One night on Montgomery’s return he found five cats by the fireside, and the servant told him they were “speaking among themselves.”
The cat-witch on the preceding November 28 had climbed in at a hole in a chest, and Montgomery watched his opportunity, intending to cut off her head when she should put it out of the hole. “Having fastened my sword on her neck,” he continues, “which cut her, nor could I hold her; having (at length) opened the chest, my servant, William Geddes, having fixed my durk in her hinder quarters by which stroke she was fastened to the chest; yet after all she escaped out of the chest with the durk in her hinder quarter, which continued there till I thought, by many strokes, I had killed her with my sword; and having cast her out dead, she could not be found next morning.” Four or five nights after, the servant cried out that the cats had come again, and Montgomery “wrapped his plaid about the cat and thrust the durk through her body, and having fixed the durk in the ground, I drove at her head with the back of an axe until she was dead, and being cast out could not be found next morning.”
He further declared that no drop of blood came from the cats, also that they did not belong to anyone in the neighbourhood, although one night he saw eight of them and took this to be witchcraft for certain.
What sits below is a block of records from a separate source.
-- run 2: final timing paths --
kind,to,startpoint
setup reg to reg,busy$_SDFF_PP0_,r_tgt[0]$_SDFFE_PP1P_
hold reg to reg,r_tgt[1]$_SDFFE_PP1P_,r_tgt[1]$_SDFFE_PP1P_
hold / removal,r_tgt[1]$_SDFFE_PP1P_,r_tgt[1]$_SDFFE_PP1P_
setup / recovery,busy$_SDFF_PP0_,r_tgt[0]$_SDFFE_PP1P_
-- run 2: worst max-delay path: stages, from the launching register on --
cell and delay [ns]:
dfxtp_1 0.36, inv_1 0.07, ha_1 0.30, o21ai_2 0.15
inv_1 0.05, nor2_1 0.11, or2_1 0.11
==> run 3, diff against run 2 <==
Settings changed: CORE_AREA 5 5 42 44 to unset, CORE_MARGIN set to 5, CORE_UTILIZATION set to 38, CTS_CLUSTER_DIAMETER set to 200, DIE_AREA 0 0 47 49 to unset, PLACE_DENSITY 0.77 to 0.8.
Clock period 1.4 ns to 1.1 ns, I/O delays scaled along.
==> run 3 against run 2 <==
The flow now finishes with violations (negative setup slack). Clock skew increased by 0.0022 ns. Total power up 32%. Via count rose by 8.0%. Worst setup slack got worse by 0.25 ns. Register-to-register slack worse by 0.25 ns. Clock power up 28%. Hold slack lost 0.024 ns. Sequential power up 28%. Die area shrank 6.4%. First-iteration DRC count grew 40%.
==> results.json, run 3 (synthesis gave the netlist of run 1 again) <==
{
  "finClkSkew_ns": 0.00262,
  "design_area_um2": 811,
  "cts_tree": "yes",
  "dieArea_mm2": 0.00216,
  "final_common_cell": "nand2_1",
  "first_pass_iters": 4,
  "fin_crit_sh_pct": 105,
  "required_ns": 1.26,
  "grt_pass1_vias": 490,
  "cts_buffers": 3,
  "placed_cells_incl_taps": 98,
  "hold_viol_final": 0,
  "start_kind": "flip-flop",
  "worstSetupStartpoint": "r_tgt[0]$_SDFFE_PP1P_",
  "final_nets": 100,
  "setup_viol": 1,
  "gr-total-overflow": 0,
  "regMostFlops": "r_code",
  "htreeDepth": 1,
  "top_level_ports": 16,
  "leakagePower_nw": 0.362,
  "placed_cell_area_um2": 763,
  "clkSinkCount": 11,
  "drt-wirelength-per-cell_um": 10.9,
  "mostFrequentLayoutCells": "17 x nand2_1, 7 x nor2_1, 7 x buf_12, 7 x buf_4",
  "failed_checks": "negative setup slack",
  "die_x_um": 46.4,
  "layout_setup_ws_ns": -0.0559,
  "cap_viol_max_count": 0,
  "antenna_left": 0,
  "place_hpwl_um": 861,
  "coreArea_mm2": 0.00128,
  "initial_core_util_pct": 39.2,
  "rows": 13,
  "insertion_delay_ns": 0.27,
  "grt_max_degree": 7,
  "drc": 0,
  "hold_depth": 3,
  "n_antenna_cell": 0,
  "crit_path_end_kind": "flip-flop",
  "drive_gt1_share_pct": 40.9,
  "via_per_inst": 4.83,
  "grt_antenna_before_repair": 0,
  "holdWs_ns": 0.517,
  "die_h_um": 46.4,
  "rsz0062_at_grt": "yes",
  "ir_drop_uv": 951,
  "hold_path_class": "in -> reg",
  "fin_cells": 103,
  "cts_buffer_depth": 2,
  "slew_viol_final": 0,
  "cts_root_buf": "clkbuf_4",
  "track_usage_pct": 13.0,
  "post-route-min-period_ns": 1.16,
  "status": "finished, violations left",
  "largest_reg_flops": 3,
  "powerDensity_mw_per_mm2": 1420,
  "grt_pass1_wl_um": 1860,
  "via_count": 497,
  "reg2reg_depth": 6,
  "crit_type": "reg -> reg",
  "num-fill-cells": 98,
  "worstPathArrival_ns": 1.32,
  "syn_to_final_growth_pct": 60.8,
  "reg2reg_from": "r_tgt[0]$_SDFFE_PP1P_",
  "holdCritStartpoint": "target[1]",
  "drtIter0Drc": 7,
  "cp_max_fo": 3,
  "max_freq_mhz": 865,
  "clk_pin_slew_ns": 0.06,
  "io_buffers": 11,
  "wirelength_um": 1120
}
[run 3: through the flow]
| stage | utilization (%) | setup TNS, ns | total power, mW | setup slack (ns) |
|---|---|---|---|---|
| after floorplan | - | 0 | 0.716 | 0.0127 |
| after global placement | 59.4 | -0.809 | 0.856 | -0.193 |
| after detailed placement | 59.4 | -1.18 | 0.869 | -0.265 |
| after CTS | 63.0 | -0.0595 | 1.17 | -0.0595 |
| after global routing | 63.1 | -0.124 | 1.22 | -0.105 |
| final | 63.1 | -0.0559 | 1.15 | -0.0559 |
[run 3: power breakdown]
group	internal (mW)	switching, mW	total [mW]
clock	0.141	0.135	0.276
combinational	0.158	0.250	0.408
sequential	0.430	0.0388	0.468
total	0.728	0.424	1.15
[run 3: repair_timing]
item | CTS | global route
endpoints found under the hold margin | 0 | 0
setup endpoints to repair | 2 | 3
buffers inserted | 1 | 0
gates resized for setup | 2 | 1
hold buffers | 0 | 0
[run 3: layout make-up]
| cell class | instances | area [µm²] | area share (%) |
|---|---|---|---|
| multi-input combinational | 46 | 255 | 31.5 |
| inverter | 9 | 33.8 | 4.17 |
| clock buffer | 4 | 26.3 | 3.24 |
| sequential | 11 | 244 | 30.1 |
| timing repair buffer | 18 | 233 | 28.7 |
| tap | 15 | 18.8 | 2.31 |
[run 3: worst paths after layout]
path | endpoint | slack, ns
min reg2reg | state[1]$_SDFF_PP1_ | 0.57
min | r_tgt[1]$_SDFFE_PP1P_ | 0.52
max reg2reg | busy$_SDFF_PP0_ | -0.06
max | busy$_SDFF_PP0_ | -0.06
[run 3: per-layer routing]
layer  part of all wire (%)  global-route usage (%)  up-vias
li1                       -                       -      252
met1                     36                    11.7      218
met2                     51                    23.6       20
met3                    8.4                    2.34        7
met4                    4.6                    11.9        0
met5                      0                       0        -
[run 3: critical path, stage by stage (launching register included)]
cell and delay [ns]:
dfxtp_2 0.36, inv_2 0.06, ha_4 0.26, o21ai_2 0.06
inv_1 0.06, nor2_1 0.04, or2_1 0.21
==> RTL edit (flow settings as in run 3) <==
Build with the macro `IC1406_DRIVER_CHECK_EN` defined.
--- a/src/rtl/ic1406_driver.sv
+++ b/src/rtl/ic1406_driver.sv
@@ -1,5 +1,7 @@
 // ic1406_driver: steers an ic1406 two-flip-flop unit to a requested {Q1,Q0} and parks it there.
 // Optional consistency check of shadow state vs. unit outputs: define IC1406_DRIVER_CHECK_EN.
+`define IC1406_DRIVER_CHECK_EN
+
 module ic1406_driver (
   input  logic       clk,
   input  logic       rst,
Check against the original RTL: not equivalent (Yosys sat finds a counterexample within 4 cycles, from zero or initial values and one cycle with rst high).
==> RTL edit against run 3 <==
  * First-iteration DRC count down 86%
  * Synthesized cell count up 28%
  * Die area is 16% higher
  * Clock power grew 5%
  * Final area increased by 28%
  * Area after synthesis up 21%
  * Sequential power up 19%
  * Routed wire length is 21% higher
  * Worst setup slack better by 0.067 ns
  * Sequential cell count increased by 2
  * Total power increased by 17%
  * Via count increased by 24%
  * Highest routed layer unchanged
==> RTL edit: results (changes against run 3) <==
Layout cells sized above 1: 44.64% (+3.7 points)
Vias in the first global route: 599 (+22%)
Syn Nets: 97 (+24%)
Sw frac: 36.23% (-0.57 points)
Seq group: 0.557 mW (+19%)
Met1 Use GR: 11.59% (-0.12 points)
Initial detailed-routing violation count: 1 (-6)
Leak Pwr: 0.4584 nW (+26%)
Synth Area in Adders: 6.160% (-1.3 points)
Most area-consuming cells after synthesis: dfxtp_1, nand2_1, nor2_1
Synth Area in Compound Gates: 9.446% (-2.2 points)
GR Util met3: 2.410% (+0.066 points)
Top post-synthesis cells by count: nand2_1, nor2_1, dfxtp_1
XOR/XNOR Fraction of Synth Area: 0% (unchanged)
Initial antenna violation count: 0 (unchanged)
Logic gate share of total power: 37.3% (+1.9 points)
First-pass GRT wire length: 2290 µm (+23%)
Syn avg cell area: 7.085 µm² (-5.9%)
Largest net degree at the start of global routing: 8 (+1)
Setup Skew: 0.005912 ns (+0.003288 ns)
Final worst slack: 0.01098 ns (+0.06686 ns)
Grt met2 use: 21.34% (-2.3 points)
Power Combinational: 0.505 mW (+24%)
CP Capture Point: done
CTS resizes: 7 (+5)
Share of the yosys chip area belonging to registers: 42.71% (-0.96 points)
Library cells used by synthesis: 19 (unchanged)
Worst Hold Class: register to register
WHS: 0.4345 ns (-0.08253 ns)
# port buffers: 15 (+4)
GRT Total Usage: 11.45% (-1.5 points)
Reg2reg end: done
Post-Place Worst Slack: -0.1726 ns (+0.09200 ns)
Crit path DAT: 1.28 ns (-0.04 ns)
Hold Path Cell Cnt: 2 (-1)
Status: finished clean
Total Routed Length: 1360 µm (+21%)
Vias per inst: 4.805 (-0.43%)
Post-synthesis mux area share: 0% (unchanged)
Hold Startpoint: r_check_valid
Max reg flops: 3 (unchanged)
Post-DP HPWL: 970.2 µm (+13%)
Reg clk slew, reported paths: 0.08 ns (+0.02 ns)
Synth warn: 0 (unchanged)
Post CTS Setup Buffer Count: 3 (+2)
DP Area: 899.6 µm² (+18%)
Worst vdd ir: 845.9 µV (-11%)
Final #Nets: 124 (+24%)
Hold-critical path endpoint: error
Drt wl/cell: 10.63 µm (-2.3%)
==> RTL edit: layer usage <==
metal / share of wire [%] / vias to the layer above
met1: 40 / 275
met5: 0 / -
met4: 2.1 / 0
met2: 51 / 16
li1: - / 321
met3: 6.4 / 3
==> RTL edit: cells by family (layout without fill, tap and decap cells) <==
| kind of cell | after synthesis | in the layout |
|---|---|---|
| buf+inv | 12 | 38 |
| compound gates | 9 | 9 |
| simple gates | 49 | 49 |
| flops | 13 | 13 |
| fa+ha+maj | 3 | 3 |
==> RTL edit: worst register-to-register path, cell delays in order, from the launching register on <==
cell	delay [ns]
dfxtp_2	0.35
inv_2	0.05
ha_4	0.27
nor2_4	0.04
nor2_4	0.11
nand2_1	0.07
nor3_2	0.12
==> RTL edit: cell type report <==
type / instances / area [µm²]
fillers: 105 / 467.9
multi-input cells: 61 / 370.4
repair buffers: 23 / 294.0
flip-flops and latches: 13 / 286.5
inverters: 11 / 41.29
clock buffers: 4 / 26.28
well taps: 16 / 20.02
File: config.mk
export PLATFORM = sky130hd
export DESIGN_NAME = multicycle_ctrl_flat
export DESIGN_NICKNAME = d
export VERILOG_FILES = /design/src/rtl/multicycle_ctrl_if.sv /design/src/rtl/multicycle_ctrl.sv /design/src/flat_wrapper.sv
export SDC_FILE = /design/constraint.sdc
export NUM_CORES = 1
export LEC_CHECK = 0
export CORE_UTILIZATION = 25
export CTS_CLUSTER_SIZE = 10
export DETAILED_ROUTE_END_ITERATION = 7
export PLACE_DENSITY_LB_ADDON = 0.1
export SLEW_MARGIN = 20
export SYNTH_ARGS = -nofsm -noshare
export SYNTH_HDL_FRONTEND = slang
export SYNTH_SLANG_ARGS = --single-unit
File: constraint.sdc
create_clock -name clk -period 1.88 [get_ports clk]
set_input_delay 0.376 -clock clk [delete_from_list [all_inputs] [get_ports clk]]
set_output_delay 0.376 -clock clk [all_outputs]
set_load 0.1 [all_outputs]
File: src/rtl/multicycle_ctrl_if.sv
// Control/handshake bundle between the multi-cycle control FSM and its datapath.
// Carries the optional instret counter when MULTICYCLE_CTRL_INSTRET_EN is defined.
interface multicycle_ctrl_if;
  logic [6:0] op;
  logic [2:0] funct3;
  logic       funct7b5;
  logic       zero;
  logic       mem_ready;
  logic       mem_req;
  logic       mem_write;
  logic       adr_src;
  logic       ir_write;
  logic       pc_write;
  logic       reg_write;
  logic [1:0] imm_src;
  logic [1:0] alu_src_a;
  logic [1:0] alu_src_b;
  logic [2:0] alu_control;
  logic [1:0] result_src;
  logic       illegal;
  logic [3:0] state_o;
`ifdef MULTICYCLE_CTRL_INSTRET_EN
  logic [31:0] instret;
`endif

  modport master (
    input  op, funct3, funct7b5, zero, mem_ready,
    output mem_req, mem_write, adr_src, ir_write, pc_write, reg_write, imm_src,
           alu_src_a, alu_src_b, alu_control, result_src, illegal, state_o
`ifdef MULTICYCLE_CTRL_INSTRET_EN
    , output instret
`endif
  );

  modport slave (
    output op, funct3, funct7b5, zero, mem_ready,
    input  mem_req, mem_write, adr_src, ir_write, pc_write, reg_write, imm_src,
           alu_src_a, alu_src_b, alu_control, result_src, illegal, state_o
`ifdef MULTICYCLE_CTRL_INSTRET_EN
    , input instret
`endif
  );
endinterface
==> config.mk <==
export PLATFORM = sky130hd
export DESIGN_NAME = cdb_arbiter
export DESIGN_NICKNAME = d
export VERILOG_FILES = /design/src/rtl/cdb_arbiter.sv
export SDC_FILE = /design/constraint.sdc
export NUM_CORES = 1
export LEC_CHECK = 0
export BUFFER_PORTS_ARGS = -buffer_cell sky130_fd_sc_hd__buf_2
export CORE_MARGIN = 5
export CORE_UTILIZATION = 40
export DETAILED_ROUTE_END_ITERATION = 6
export SLEW_MARGIN = 20
export SYNTH_ARGS = -nofsm -noshare
export SYNTH_HDL_FRONTEND = slang
export SYNTH_SLANG_ARGS = --single-unit
export TNS_END_PERCENT = 50
==> constraint.sdc <==
create_clock -name clock -period 16.5 [get_ports clock]
set_clock_uncertainty 0.15 [all_clocks]
set_input_delay 1.65 -clock clock [delete_from_list [all_inputs] [get_ports clock]]
set_output_delay 1.65 -clock clock [all_outputs]
set_load 0.005 [all_outputs]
On February 12, Margaret Nin-Gilbert, who lived about half a mile from Montgomery’s house, was seen by some of her neighbours to drop one of her legs at her own door, and she being suspected of witchcraft the leg, black and putrefied, was taken before the deputy Sheriff who immediately had the maimed woman arrested and imprisoned. By her own confession she admitted that she was bodily present at Montgomery’s house “in the likeness of a feltered cat” and that Montgomery had broken her leg either with his durk or axe, which leg since had fallen off from the other part of her body. Also that one Margaret Olsone was also there in the likeness of a cat, and several other women, and that they were invisible because “the devil did hide and conceal them by raising a dark mist or fog to screen them from being seen.”
Isobel Grierson
Sometimes the apparition of a witch as a cat foretells death. In 1607 a witch of the name of Isobel Grierson was burnt after being accused and convicted of entering the house of Adam Clark, in Prestonpans, in the likeness of his own cat and in the company of a mighty rabble of other cats, which by their noise frightened Adam, his wife, and their maid, the last-named being dragged up and down the stairs by the hair of her head, presumably by the devil in the shape of a black man. Isobel also visited the house of a certain Mr. Brown in the shape of a cat, but once being called upon by name she vanished, but Brown himself died of a disease she had laid upon him.
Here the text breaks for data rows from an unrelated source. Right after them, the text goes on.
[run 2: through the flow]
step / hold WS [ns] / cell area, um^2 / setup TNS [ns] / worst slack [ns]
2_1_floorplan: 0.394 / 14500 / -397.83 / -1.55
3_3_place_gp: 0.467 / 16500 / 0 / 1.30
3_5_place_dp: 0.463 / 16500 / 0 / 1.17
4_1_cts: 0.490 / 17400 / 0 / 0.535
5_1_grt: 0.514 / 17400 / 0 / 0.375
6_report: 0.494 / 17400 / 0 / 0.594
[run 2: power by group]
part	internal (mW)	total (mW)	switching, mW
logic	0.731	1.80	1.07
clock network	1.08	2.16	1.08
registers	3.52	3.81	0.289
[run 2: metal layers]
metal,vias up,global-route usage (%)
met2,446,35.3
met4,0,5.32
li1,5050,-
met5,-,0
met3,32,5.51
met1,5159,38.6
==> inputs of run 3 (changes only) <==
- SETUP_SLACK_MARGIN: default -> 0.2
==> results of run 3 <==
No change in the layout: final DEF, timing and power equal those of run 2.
### config.mk
export PLATFORM = sky130hd
export DESIGN_NAME = lsu_agu_arb
export DESIGN_NICKNAME = d
export VERILOG_FILES = /design/src/rtl/lsu_agu_arb.sv
export SDC_FILE = /design/constraint.sdc
export NUM_CORES = 1
export LEC_CHECK = 0
export CORE_ASPECT_RATIO = 0.5
export CORE_MARGIN = 3
export CORE_UTILIZATION = 38
export CTS_CLUSTER_DIAMETER = 80
export CTS_CLUSTER_SIZE = 12
export DETAILED_ROUTE_END_ITERATION = 8
export PLACE_DENSITY_LB_ADDON = 0.12
export REMOVE_ABC_BUFFERS = 1
export SLEW_MARGIN = 30
export SYNTH_ARGS = -nofsm -noshare
export SYNTH_HDL_FRONTEND = slang
export SYNTH_SLANG_ARGS = --single-unit
### constraint.sdc
create_clock -name clk -period 4 [get_ports clk]
set_clock_uncertainty 0.1 [all_clocks]
set_input_delay 1.2 -clock clk [delete_from_list [all_inputs] [get_ports clk]]
set_output_delay 1.2 -clock clk [all_outputs]
set_load 0.01 [all_outputs]
### src/rtl/lsu_agu_arb.sv
// Shared LSU address adder: round-robin load/store arbitration, addr = base + offset (LSU_AGU_MISALIGN_CHK_EN adds misalign flag).
// Latency: 1 cycle from accept to out_valid_o; throughput 1 address/cycle.
// Backpressure: output register holds while out_valid_o & !out_ready_i; both readys drop until it drains.
module lsu_agu_arb #(
   parameter int XLEN             = 64,
   parameter int VIRTUAL_ADDR_LEN = 39,
   parameter int TAG_W            = 5
) (
   input  logic                        clk,
   input  logic                        rstn,
   input  logic                        flush_i,
   input  logic                        ld_valid_i,
   output logic                        ld_ready_o,
   input  logic [XLEN-1:0]             ld_base_i,
   input  logic [XLEN-1:0]             ld_offset_i,
   input  logic [TAG_W-1:0]            ld_tag_i,
   input  logic [1:0]                  ld_size_i,
   input  logic                        st_valid_i,
   output logic                        st_ready_o,
   input  logic [XLEN-1:0]             st_base_i,
   input  logic [XLEN-1:0]             st_offset_i,
   input  logic [TAG_W-1:0]            st_tag_i,
   input  logic [1:0]                  st_size_i,
   output logic                        out_valid_o,
   input  logic                        out_ready_i,
   output logic [VIRTUAL_ADDR_LEN-1:0] out_addr_o,
   output logic [TAG_W-1:0]            out_tag_o,
   output logic [1:0]                  out_size_o,
   output logic                        out_is_store_o,
   output logic                        out_misalign_o
);

   localparam int VA = VIRTUAL_ADDR_LEN;

   typedef struct packed {
      logic [VA-1:0]    addr;
      logic [TAG_W-1:0] tag;
      logic [1:0]       size;
      logic             is_store;
   } res_t;

   logic          rr_last;      // 1 = store was granted last
   logic          out_valid;
   logic          can_accept;
   logic          grant_ld;
   logic          grant_st;
   logic          accept;
   logic [VA-1:0] sel_base;
   logic [VA-1:0] sel_off;
   res_t          res_d;
   res_t          res_q;

   // Upper operand bits never reach the virtual address.
   logic unused_upper;
   assign unused_upper = ^{ld_base_i[XLEN-1:VA], ld_offset_i[XLEN-1:VA],
                           st_base_i[XLEN-1:VA], st_offset_i[XLEN-1:VA]};

   assign can_accept = ~flush_i & (~out_valid | out_ready_i);
   assign grant_ld   = ld_valid_i & (~st_valid_i | rr_last);
   assign grant_st   = st_valid_i & (~ld_valid_i | ~rr_last);
   assign ld_ready_o = can_accept & grant_ld;
   assign st_ready_o = can_accept & grant_st;
   assign accept     = ld_ready_o | st_ready_o;

   always_comb begin
      sel_base       = grant_st ? st_base_i[VA-1:0]   : ld_base_i[VA-1:0];
      sel_off        = grant_st ? st_offset_i[VA-1:0] : ld_offset_i[VA-1:0];
      res_d          = '0;
      res_d.addr     = sel_base + sel_off;
      res_d.tag      = grant_st ? st_tag_i  : ld_tag_i;
      res_d.size     = grant_st ? st_size_i : ld_size_i;
      res_d.is_store = grant_st;
   end

   always_ff @(posedge clk or negedge rstn) begin
      if (!rstn) begin
         out_valid <= 1'b0;
         res_q     <= '0;
         rr_last   <= 1'b1;
      end else if (flush_i) begin
         out_valid <= 1'b0;
      end else if (accept) begin
         out_valid <= 1'b1;
         res_q     <= res_d;
         rr_last   <= grant_st;
      end else if (out_ready_i) begin
         out_valid <= 1'b0;
      end
   end

`ifdef LSU_AGU_MISALIGN_CHK_EN
   logic mis_d;
   logic mis_q;

   always_comb begin
      mis_d = 1'b0;
      case (res_d.size)
         2'd1:    mis_d = res_d.addr[0];
         2'd2:    mis_d = |res_d.addr[1:0];
         2'd3:    mis_d = |res_d.addr[2:0];
         default: mis_d = 1'b0;
      endcase
   end

   always_ff @(posedge clk or negedge rstn) begin
      if (!rstn)
         mis_q <= 1'b0;
      else if (!flush_i && accept)
         mis_q <= mis_d;
   end

   assign out_misalign_o = mis_q;
`else
   assign out_misalign_o = 1'b0;
`endif

   assign out_valid_o    = out_valid;
   assign out_addr_o     = res_q.addr;
   assign out_tag_o      = res_q.tag;
   assign out_size_o     = res_q.size;
   assign out_is_store_o = res_q.is_store;

endmodule
* Word level (Yosys, flattened, before mapping)
Cells that the tools add are included.
Operators by class: add/subtract/negate cells 1, mux-type cells 7, bitwise gates (word level) 14, reductions and logical operators 2
Operators by type and width (count):
- two-way mux 39 bit | 2
- adder 39 bit | 1
- AND 1 bit | 5
- two-way mux 5 bit | 1
- NOT 1 bit | 5
- OR 1 bit | 4
- two-way mux 1 bit | 3
- nonzero test 3 bit | 1
- two-way mux 2 bit | 1
- AND reduction 2 bit | 1
Storage, ports and cells: bits in registers 49, input port bits 276, output and inout port bits 51, logic and storage cells 30

* Longest topological paths before layout
word-level depth 7, mapped depth 14, mapped depth without buffers 12

* Worst setup path before layout
OpenSTA, ideal clock, no wires.
path type in2reg, start point input port st_valid_i, end point register res_q, in the netlist out_addr_o[25], setup time 69 ps, arrival 4047 ps, setup slack -216 ps, stages 12, buffers on the path 2, path through a21boi_1 -> clkbuf_1 -> buf_2 -> mux2_2 -> ha_1 -> a21oi_1 -> o21ai_1 -> a311oi_2 -> a21oi_2 -> a21oi_2 -> or4b_1 -> nand3_1
Between the ends: word-level cells in the longest chain between the ends 6, elaborated cells on any way between the ends 11, those cells by class add/sub: 1; mux: 2; bitwise: 7; reduce/logical: 1
RTL lines:
- start, declared | line 18 | input logic st_valid_i,
- parallel branches: the longest is 6 deep, another holds adder 39 bit
- end signal, assigned | line 84 | res_q <= res_d;
- end, declared | line 51 | res_t res_q;
Parallel ways; which one is timed is not known. A chain may end at the register's enable or synchronous reset.

* Final worst setup path
start point input port ld_valid_i, end point register res_q, in the netlist out_addr_o[31]
Between the ends: word-level cells in the longest chain between the ends 6, elaborated cells on any way between the ends 11, those cells by class add/sub: 1; mux: 2; bitwise: 7; reduce/logical: 1
RTL lines:
- start, declared | line 12 | input logic ld_valid_i,
- parallel branches: the longest is 6 deep, another holds adder 39 bit
Parallel ways; which one is timed is not known.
In 1629 another Isobel, wife of George Smith, was indicted as follows:—
“Item she resett Cristian Grinton, a witch in her house, whom the pannel’s husband saw one night to come out at one hole in the roof, in the likeness of a cat, and thereafter transform herself in her own likeness, whereupon the pannel told her husband that it should not fare well with him, which fell out accordingly, for next day he fell down dead at the plough.”
The cat-witches of Vernon
The witches of Vernon frequented an old castle in the shape of cats. Three or four brave men determined to pass the night in the stronghold, where they were assailed by the cats and one of them was killed, several of the others being hurt, and many of the cats received wounds. Afterwards the women were found to have returned to human shape and suffered from corresponding gashes.
The witches of Vernon had their imitators in three witches of Strasburg who, in the disguise of huge cats, fell upon a workman. He defended himself courageously and chased away the cats, wounding them. They were found instantaneously transformed into women, badly hurt and in their beds.
Cat’s paw – witch leg
Another story describes how several cat-witches tormented a poor labourer, who, wearying of their persistence, drew his broadsword and sent the animals flying. One less nimble than the rest received a cut from the sword which severed one of its hind legs, when, to the labourer’s amazement, he discovered on picking up the limb that it was human in shape, and next morning one of the old hags was discovered to have only one leg left. Similar stories of the ‘repercussion’ variety will be found in Chapter XVIII, but they have never been satisfactorily explained.
A beautiful dog-witch
M. Henri Gelin tells a good story of a witch who transformed herself into a dog. One winter evening dogs were barking all round a lonely house in Niort far more loudly than usual. The farmer rose from his bed and carefully opened the shutters. In the middle of the yard he saw a black and white greyhound, which apparently was enjoying itself molesting the other dogs, knocking them over with its paws without the least difficulty, and then picking them up in its jaws and throwing them to some distance as soon as they ventured within reach.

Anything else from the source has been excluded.